1925 and 1926 are lost more rapidly from 143/EBNA-1 cells than is oriP-Backbone over a 12-day time course
Days postelectroporation | % Relative to oriP-Backbone on day 8a
|
||
---|---|---|---|
oriP-Backbone | 1925 | 1926 | |
8 | 100 ± 31 | 100 ± 59 | 100 ± 44 |
12 | 63 ± 40 | 55 ± 40 | 40 ± 26 |
16 | 62 ± 28 | 18 ± 7.7 | 17 ± 8.0 |
20 | 48 ± 17 | 11 ± 1.9 | 14 ± 3.6 |
10 μg of each DNA (oriP-Backbone, 1925, or 1926) and oriP-minus were introduced into 107 143/EBNA-1 cells by electroporation. Low-molecular-weight DNA was isolated at 8, 12, 16, and 20 days postelectroporation, and the number of DpnI-resistant plasmids per transfected cell was determined by quantitative competitive PCR and was corrected for the transfection efficiency of 143/EBNA-1 cells as described in Materials and Methods. The efficiency of replication of each reporter is expressed as a percentage of the amount of DpnI-resistant DNA per transfected cell relative to that present at day 8 for each reporter construct.
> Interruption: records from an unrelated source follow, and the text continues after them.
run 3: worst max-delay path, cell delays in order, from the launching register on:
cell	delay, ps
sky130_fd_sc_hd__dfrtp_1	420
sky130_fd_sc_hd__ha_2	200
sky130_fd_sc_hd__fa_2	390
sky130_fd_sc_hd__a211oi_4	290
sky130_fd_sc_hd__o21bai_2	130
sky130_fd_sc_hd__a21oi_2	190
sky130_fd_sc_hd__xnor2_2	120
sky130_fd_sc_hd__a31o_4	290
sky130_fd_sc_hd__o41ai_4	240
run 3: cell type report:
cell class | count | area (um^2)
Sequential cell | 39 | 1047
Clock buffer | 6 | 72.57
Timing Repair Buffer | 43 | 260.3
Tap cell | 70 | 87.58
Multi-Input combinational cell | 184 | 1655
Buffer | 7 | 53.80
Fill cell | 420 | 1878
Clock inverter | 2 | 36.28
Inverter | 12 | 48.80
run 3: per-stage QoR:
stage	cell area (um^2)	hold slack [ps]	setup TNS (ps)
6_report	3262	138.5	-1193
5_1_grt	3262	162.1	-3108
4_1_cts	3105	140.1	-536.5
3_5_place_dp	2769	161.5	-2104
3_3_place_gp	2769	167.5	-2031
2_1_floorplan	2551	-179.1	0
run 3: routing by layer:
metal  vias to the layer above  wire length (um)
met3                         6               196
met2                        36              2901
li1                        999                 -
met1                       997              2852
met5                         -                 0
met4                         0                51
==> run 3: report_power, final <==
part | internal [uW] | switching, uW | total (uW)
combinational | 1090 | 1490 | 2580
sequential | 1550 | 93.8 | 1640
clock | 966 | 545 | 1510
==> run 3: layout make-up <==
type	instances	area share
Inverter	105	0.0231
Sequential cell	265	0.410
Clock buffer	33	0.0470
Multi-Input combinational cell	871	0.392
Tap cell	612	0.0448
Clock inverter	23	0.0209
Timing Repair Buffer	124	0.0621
For oriP-Backbone, 1925, and 1926, 100% = 12, 2.2, and 2.5 copies of DpnI-resistant DNA per transfected cell, respectively. The level of DpnI-resistant oriP-minus DNA was less than the smallest amount used for the competitor DNA for all samples (less than 0.20 copies per transfected cell). Data represent an average of three experiments for each time point ± standard deviation.